Saved entries
*** Begin section ***

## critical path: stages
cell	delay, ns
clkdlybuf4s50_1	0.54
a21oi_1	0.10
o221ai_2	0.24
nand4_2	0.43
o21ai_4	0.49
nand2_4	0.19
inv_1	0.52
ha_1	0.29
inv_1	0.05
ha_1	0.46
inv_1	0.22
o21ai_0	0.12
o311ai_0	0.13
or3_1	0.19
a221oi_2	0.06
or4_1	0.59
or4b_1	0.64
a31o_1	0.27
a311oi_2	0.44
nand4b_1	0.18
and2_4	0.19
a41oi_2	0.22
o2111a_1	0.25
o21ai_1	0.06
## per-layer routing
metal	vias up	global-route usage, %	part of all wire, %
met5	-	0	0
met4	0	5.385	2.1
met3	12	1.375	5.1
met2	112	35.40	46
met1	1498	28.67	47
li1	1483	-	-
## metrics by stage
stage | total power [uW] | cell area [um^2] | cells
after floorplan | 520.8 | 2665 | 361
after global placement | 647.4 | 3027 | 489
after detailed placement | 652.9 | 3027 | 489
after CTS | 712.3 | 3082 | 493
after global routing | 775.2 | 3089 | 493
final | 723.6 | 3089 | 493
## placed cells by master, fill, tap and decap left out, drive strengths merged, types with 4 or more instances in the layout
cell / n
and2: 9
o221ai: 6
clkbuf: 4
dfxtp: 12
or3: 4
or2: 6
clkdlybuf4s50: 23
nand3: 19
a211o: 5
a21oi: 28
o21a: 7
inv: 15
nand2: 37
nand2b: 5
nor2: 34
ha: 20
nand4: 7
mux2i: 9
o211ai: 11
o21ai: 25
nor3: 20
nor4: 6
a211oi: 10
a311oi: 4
**config.mk**
```make
export PLATFORM = sky130hd
export DESIGN_NAME = key_entry_buffer
export DESIGN_NICKNAME = d
export VERILOG_FILES = /design/src/rtl/key_entry_buffer.sv
export SDC_FILE = /design/constraint.sdc
export NUM_CORES = 1
export LEC_CHECK = 0
export ABC_AREA = 1
export BUFFER_PORTS_ARGS = -buffer_cell sky130_fd_sc_hd__buf_2
export CORE_ASPECT_RATIO = 1.4
export CORE_UTILIZATION = 55
export DETAILED_ROUTE_END_ITERATION = 6
export PLACE_DENSITY = 0.79
export SLEW_MARGIN = 0
export SYNTH_ARGS = -nofsm -noshare
export SYNTH_HDL_FRONTEND = slang
export SYNTH_SLANG_ARGS = --single-unit
```
**constraint.sdc**
```tcl
create_clock -name CLK -period 1.65 [get_ports CLK]
set_input_delay 0.165 -clock CLK [delete_from_list [all_inputs] [get_ports CLK]]
set_output_delay 0.165 -clock CLK [all_outputs]
set_load 0.05 [all_outputs]
```
**src/rtl/key_entry_buffer.sv**
```systemverilog
// Keypad entry front-end: debounces scanned keys, builds a BCD operand from
// digits, and hands operator keys to the arithmetic core over valid/ack.
module key_entry_buffer #(
  parameter int DIGITS          = 4,
  parameter int DEBOUNCE_CYCLES = 16
) (
  input  logic                         CLK,
  input  logic                         RESET,
  input  logic                         KeyRead,
  input  logic [3:0]                   BCDKey,
  output logic [4*DIGITS-1:0]          operand,
  output logic [$clog2(DIGITS+1)-1:0]  digit_count,
  output logic [2:0]                   op_code,
  output logic                         op_valid,
  input  logic                         op_ack,
  output logic                         clear_pulse,
  output logic                         overflow
);

  localparam int CW  = $clog2(DEBOUNCE_CYCLES);
  localparam int DCW = $clog2(DIGITS + 1);

  localparam logic [CW-1:0]  CNT_LAST = CW'(DEBOUNCE_CYCLES - 1);
  localparam logic [CW-1:0]  CNT_ONE  = CW'(1);
  localparam logic [DCW-1:0] DIG_FULL = DCW'(DIGITS);
  localparam logic [DCW-1:0] DIG_ONE  = DCW'(1);
  localparam logic [3:0]     KEY_CLR  = 4'd14;

  typedef enum logic [1:0] {
    IDLE     = 2'd0,
    DEBOUNCE = 2'd1,
    ACCEPT   = 2'd2,
    RELEASE  = 2'd3
  } state_t;

  state_t               state_q, state_d;
  logic [CW-1:0]        cnt_q, cnt_d;
  logic [3:0]           key_q, key_d;
  logic [4*DIGITS-1:0]  operand_q, operand_d;
  logic [DCW-1:0]       count_q, count_d;
  logic [2:0]           op_code_q, op_code_d;
  logic                 op_valid_q, op_valid_d;
  logic                 overflow_q, overflow_d;
  logic                 clear_q, clear_d;

  // Debounce sequencing plus the key action taken in the single ACCEPT cycle.
  always_comb begin
    state_d    = state_q;
    cnt_d      = cnt_q;
    key_d      = key_q;
    operand_d  = operand_q;
    count_d    = count_q;
    op_code_d  = op_code_q;
    op_valid_d = op_valid_q;
    overflow_d = overflow_q;
    clear_d    = 1'b0;

    case (state_q)
      IDLE: begin
        if (KeyRead) begin
          key_d   = BCDKey;
          cnt_d   = '0;
          state_d = DEBOUNCE;
        end else begin
          state_d = IDLE;
        end
      end
      DEBOUNCE: begin
        if (!KeyRead) begin
          state_d = IDLE;
        end else if (BCDKey != key_q) begin
          key_d = BCDKey;
          cnt_d = '0;
        end else if (cnt_q == CNT_LAST) begin
          cnt_d   = '0;
          state_d = ACCEPT;
        end else begin
          cnt_d = cnt_q + CNT_ONE;
        end
      end
      ACCEPT: begin
        cnt_d   = '0;
        state_d = RELEASE;
      end
      RELEASE: begin
        // Any re-assertion of KeyRead restarts the release window.
        if (KeyRead) begin
          cnt_d = '0;
        end else if (cnt_q == CNT_LAST) begin
          cnt_d   = '0;
          state_d = IDLE;
        end else begin
          cnt_d = cnt_q + CNT_ONE;
        end
      end
      default: begin
        cnt_d   = '0;
        state_d = IDLE;
      end
    endcase

    if (op_valid_q && op_ack) begin
      op_valid_d = 1'b0;
      operand_d  = '0;
      count_d    = '0;
      overflow_d = 1'b0;
    end else begin
      op_valid_d = op_valid_d;
    end

    if (state_q == ACCEPT) begin
      if (key_q == KEY_CLR) begin
        op_valid_d = 1'b0;
        operand_d  = '0;
        count_d    = '0;
        overflow_d = 1'b0;
        clear_d    = 1'b1;
      end else if (op_valid_q) begin
        op_valid_d = op_valid_d;
      end else if (key_q <= 4'd9) begin
        if ((count_q == '0) && (key_q == 4'd0)) begin
          operand_d = operand_q;
        end else if (count_q < DIG_FULL) begin
          operand_d = {operand_q[4*DIGITS-5:0], key_q};
          count_d   = count_q + DIG_ONE;
        end else begin
          overflow_d = 1'b1;
        end
      end else begin
        op_code_d  = 3'(key_q - 4'd10);
        op_valid_d = 1'b1;
      end
    end else begin
      clear_d = 1'b0;
    end
  end

  // State and output registers with synchronous reset.
  always_ff @(posedge CLK) begin
    if (RESET) begin
      state_q    <= IDLE;
      cnt_q      <= '0;
      key_q      <= 4'd0;
      operand_q  <= '0;
      count_q    <= '0;
      op_code_q  <= 3'd0;
      op_valid_q <= 1'b0;
      overflow_q <= 1'b0;
      clear_q    <= 1'b0;
    end else begin
      state_q    <= state_d;
      cnt_q      <= cnt_d;
      key_q      <= key_d;
      operand_q  <= operand_d;
      count_q    <= count_d;
      op_code_q  <= op_code_d;
      op_valid_q <= op_valid_d;
      overflow_q <= overflow_d;
      clear_q    <= clear_d;
    end
  end

  assign operand     = operand_q;
  assign digit_count = count_q;
  assign op_code     = op_code_q;
  assign op_valid    = op_valid_q;
  assign clear_pulse = clear_q;
  assign overflow    = overflow_q;

endmodule

```
==> results of run 1 <==
## worst max-delay path, delay by kind of cell, from the launching register on
kind / cells / cell delay, ns
AND/OR/NAND/NOR: 5 / 0.67
flip-flops: 1 / 0.35
buffers and inverters: 4 / 0.31
adder cells (fa/ha/maj): 1 / 0.14
AO/OA/AOI/OAI: 1 / 0.06
## worst paths after layout
check / end / slack [ns] / cells after the start
setup / recovery: operand[1]$_SDFFE_PP0P_ / 0.07 / 11
hold reg to reg: overflow$_SDFF_PP0_ / 0.46 / 2
setup reg to reg: operand[1]$_SDFFE_PP0P_ / 0.07 / 11
hold / removal: op_valid$_SDFF_PP0_ / 0.15 / 3
## layout make-up
cell class	instances	area, um2	area share
timing repair buffer	45	258	0.116
inverter	25	98.8	0.0446
tap	39	48.8	0.0220
sequential	35	703	0.317
multi-input combinational	209	1010	0.457
clock inverter	1	8.76	0.00395
clock buffer	7	86.3	0.0389
## cell families (layout without fill, tap and decap cells)
family                   after synthesis  after routing  synth area share
AND/OR/NAND/NOR                      164            164             0.398
adder cells (fa/ha/maj)                3              3            0.0203
flip-flops                            35             35             0.379
XOR/XNOR                               4              4            0.0190
buffers and inverters                 33             78            0.0759
AO/OA/AOI/OAI                         38             38             0.107
## routing by layer
layer / global-route usage / wire length (um) / vias up
met2: 0.456 / 2200 / 39
met4: 0.123 / 108 / 0
met1: 0.307 / 1860 / 874
met3: 0.0452 / 135 / 10
li1: - / - / 987
met5: 0 / 0 / -
## metrics by stage
stage                     cell area (um2)  utilization  setup TNS (ns)
after floorplan                      1850            -               0
after global placement               2090        0.663               0
after detailed placement             2090        0.663               0
after CTS                            2190        0.694               0
after global routing                 2220        0.703         -0.0101
final                                2220        0.703               0
## registers in the layout, summed over array words and instances (netlist names), named ones only
name / cells
digit_count: 3
overflow: 1
clear_pulse: 1
state_q: 1
op_code: 3
cnt_q: 4
key_q: 4
op_valid: 1
operand: 16
## power by group through the flow
| stage | combinational [uW] | clock (uW) | sequential (uW) |
|---|---|---|---|
| global placement | 398 | 0 | 942 |
| floorplan | 225 | 0 | 1030 |
| detailed placement | 401 | 0 | 943 |
| finish | 410 | 653 | 924 |
| global route | 453 | 707 | 929 |
| CTS | 404 | 660 | 924 |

*** End section ***

* Activity:
From the first line above through the line that contains "stage | total", quote each line exactly. Output nothing more.

* Written solution:
## critical path: stages
cell	delay, ns
clkdlybuf4s50_1	0.54
a21oi_1	0.10
o221ai_2	0.24
nand4_2	0.43
o21ai_4	0.49
nand2_4	0.19
inv_1	0.52
ha_1	0.29
inv_1	0.05
ha_1	0.46
inv_1	0.22
o21ai_0	0.12
o311ai_0	0.13
or3_1	0.19
a221oi_2	0.06
or4_1	0.59
or4b_1	0.64
a31o_1	0.27
a311oi_2	0.44
nand4b_1	0.18
and2_4	0.19
a41oi_2	0.22
o2111a_1	0.25
o21ai_1	0.06
## per-layer routing
metal	vias up	global-route usage, %	part of all wire, %
met5	-	0	0
met4	0	5.385	2.1
met3	12	1.375	5.1
met2	112	35.40	46
met1	1498	28.67	47
li1	1483	-	-
## metrics by stage
stage | total power [uW] | cell area [um^2] | cells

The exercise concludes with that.